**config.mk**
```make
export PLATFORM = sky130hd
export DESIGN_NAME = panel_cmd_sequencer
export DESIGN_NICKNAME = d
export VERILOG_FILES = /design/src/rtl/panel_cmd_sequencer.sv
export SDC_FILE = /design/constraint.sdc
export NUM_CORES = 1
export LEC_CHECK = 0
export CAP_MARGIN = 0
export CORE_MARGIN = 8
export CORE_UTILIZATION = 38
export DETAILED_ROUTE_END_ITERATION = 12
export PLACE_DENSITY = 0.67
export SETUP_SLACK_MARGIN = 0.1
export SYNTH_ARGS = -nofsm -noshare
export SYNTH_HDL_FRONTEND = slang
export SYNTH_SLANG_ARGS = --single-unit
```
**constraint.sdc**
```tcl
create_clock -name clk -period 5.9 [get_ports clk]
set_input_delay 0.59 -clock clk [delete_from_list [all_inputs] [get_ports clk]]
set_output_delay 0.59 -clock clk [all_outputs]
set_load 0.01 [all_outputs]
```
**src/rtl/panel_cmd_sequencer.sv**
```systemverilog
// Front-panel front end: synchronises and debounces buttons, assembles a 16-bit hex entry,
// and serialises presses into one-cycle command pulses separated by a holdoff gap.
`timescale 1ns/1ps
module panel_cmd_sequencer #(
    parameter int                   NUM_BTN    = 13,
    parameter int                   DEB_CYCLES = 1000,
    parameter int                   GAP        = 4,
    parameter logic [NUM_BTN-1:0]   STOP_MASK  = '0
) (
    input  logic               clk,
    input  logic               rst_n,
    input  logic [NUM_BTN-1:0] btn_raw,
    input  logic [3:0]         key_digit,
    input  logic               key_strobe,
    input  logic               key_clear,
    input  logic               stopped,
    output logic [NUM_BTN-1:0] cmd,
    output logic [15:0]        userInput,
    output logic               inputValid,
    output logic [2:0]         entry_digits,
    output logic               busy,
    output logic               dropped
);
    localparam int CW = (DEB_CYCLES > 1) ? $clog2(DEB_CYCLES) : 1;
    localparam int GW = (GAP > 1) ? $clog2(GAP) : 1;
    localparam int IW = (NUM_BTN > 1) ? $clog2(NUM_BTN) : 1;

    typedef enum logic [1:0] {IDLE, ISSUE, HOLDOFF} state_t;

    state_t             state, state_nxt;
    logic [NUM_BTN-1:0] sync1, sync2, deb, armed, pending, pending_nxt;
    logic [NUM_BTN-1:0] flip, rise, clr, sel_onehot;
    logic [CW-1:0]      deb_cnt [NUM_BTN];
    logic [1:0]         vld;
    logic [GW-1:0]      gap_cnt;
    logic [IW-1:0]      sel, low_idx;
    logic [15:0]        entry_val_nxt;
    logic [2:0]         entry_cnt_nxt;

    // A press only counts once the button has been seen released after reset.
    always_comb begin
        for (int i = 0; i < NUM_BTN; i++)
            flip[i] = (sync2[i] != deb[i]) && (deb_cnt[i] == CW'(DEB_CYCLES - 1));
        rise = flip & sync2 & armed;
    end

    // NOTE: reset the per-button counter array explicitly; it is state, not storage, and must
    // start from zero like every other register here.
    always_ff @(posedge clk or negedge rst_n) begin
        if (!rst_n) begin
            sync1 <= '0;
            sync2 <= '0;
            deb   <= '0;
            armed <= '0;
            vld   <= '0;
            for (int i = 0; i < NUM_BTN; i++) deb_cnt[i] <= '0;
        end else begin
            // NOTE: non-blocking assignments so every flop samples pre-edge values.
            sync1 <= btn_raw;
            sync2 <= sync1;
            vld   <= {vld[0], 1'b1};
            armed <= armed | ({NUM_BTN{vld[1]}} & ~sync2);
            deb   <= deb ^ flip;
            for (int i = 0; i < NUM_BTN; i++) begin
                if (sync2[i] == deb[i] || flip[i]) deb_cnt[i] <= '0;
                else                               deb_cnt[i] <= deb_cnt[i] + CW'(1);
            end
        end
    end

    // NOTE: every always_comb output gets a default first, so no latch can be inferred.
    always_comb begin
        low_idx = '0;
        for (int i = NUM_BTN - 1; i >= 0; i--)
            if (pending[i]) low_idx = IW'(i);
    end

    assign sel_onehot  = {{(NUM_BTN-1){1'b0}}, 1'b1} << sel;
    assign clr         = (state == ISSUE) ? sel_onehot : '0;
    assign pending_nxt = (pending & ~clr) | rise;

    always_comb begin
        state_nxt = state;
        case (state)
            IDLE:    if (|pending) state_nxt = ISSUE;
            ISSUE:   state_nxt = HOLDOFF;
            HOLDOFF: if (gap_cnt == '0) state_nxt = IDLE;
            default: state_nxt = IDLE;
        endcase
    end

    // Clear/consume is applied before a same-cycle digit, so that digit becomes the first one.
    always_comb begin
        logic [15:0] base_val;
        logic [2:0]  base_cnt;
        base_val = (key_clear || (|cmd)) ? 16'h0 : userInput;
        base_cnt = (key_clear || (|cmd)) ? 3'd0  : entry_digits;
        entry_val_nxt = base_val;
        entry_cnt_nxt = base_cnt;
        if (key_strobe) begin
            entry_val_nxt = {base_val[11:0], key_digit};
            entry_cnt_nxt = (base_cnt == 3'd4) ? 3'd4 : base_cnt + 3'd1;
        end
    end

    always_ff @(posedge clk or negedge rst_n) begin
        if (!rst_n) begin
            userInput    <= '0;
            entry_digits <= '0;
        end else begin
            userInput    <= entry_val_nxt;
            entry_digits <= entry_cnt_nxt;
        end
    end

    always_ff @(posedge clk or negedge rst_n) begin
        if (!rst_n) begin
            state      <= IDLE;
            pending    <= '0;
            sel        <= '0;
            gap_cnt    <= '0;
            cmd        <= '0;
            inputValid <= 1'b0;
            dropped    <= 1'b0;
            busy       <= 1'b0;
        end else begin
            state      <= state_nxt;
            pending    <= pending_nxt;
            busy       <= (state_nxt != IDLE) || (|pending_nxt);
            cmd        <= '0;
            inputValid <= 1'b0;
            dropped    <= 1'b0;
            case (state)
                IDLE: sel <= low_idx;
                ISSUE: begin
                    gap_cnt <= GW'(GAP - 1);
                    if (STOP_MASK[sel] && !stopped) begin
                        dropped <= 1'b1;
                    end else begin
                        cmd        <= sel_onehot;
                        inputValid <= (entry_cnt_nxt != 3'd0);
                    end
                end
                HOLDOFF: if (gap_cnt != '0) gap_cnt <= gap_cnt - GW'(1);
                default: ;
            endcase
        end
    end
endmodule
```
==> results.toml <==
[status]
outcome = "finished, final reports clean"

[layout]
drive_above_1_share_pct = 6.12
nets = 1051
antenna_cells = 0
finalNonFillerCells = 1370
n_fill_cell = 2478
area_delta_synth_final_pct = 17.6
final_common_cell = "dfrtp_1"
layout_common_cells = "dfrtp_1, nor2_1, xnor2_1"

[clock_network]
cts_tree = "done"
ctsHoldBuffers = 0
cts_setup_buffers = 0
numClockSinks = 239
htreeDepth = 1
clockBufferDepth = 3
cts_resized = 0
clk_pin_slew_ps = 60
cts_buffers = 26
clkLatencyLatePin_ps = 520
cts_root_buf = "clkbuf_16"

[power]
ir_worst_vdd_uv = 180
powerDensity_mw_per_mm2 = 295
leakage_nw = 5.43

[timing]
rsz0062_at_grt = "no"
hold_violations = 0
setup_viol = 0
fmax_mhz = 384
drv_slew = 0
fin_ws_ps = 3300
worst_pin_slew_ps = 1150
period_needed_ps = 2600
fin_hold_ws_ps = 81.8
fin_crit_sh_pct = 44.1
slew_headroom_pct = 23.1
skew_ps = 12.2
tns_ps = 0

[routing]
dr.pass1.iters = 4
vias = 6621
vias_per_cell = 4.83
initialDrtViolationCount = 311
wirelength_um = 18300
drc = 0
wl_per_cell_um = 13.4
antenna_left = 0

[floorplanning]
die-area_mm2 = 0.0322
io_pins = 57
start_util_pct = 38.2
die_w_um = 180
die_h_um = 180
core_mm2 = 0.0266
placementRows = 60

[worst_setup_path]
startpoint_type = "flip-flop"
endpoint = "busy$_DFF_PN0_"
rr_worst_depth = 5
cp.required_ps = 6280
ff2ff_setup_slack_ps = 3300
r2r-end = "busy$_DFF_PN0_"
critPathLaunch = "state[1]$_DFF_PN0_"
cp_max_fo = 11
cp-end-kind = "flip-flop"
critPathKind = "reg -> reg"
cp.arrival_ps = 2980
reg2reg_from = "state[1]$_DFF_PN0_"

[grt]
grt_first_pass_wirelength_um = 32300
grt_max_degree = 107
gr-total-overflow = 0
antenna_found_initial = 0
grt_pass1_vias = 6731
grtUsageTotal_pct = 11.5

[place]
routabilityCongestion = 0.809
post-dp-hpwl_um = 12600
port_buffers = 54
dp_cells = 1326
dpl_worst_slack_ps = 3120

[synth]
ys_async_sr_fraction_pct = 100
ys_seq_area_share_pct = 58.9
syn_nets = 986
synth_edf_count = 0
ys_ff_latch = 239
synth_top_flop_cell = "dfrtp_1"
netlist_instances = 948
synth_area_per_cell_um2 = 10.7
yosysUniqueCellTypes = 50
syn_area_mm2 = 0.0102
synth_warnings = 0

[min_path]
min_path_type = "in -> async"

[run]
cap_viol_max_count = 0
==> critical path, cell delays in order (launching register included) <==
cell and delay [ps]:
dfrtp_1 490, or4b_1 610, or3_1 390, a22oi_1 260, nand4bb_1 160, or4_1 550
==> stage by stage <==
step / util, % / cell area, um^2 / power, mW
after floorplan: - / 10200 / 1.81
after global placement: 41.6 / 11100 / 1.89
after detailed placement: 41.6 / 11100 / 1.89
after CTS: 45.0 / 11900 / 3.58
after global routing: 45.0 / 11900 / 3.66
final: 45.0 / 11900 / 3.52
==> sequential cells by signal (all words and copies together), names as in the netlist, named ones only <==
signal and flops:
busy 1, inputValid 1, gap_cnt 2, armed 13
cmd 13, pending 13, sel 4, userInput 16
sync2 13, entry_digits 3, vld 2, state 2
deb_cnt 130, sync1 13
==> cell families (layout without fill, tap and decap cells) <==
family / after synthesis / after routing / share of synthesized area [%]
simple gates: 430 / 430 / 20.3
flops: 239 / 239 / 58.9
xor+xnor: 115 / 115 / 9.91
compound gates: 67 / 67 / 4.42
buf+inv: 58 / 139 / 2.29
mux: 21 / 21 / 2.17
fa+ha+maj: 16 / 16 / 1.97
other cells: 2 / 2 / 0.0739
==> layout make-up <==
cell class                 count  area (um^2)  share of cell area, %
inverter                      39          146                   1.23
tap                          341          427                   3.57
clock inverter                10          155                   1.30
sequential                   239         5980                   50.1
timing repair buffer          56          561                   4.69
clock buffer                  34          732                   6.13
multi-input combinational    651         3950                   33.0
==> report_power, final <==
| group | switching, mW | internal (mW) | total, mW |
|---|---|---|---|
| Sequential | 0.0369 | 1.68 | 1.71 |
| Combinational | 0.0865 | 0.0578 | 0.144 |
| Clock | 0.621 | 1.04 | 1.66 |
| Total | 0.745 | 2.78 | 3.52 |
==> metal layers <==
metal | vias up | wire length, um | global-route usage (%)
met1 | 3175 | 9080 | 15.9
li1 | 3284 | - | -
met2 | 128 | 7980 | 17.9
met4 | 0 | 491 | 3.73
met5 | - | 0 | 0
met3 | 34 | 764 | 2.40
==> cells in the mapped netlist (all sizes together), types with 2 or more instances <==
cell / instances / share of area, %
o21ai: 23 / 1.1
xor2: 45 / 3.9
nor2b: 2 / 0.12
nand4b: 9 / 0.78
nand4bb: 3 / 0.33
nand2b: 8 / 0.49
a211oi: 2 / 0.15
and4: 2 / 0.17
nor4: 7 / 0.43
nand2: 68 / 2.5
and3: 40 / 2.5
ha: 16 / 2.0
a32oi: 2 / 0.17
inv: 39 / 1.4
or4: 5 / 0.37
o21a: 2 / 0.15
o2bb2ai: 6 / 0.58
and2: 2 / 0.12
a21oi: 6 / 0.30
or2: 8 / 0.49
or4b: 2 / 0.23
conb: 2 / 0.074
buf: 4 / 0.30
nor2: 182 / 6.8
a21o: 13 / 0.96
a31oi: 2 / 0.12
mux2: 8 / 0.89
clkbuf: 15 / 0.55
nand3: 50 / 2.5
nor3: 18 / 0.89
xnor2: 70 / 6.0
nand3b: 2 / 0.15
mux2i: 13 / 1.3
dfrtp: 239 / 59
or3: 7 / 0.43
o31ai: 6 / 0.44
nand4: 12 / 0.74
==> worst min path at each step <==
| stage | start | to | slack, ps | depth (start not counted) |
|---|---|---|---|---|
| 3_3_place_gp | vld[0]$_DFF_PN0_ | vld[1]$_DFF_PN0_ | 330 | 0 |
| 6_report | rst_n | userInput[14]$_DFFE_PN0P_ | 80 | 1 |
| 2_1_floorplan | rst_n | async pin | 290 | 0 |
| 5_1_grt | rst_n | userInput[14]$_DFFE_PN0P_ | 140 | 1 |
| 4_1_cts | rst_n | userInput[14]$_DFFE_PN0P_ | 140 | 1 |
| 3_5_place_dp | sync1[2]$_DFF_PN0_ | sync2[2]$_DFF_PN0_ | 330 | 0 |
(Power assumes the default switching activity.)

==

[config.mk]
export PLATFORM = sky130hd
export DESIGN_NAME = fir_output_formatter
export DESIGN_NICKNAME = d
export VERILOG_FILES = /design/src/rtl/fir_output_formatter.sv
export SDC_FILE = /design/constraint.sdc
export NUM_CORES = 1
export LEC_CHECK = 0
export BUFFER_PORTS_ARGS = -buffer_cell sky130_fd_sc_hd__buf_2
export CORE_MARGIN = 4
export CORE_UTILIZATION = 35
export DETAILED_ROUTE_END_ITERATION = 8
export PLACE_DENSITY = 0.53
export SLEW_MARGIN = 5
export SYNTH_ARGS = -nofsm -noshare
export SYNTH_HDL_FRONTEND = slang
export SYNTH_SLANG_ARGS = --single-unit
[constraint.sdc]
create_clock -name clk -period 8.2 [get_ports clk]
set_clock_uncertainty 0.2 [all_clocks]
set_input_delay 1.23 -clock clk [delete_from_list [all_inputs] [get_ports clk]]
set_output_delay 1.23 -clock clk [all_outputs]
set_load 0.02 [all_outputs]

Required work –
Send back an exact copy of only the lines from the line with "skew_ps = 12.2" up to and including the line with "start_util_pct = 38.2" in the data above.

Completed exercise –
skew_ps = 12.2
tns_ps = 0

[routing]
dr.pass1.iters = 4
vias = 6621
vias_per_cell = 4.83
initialDrtViolationCount = 311
wirelength_um = 18300
drc = 0
wl_per_cell_um = 13.4
antenna_left = 0

[floorplanning]
die-area_mm2 = 0.0322
io_pins = 57
start_util_pct = 38.2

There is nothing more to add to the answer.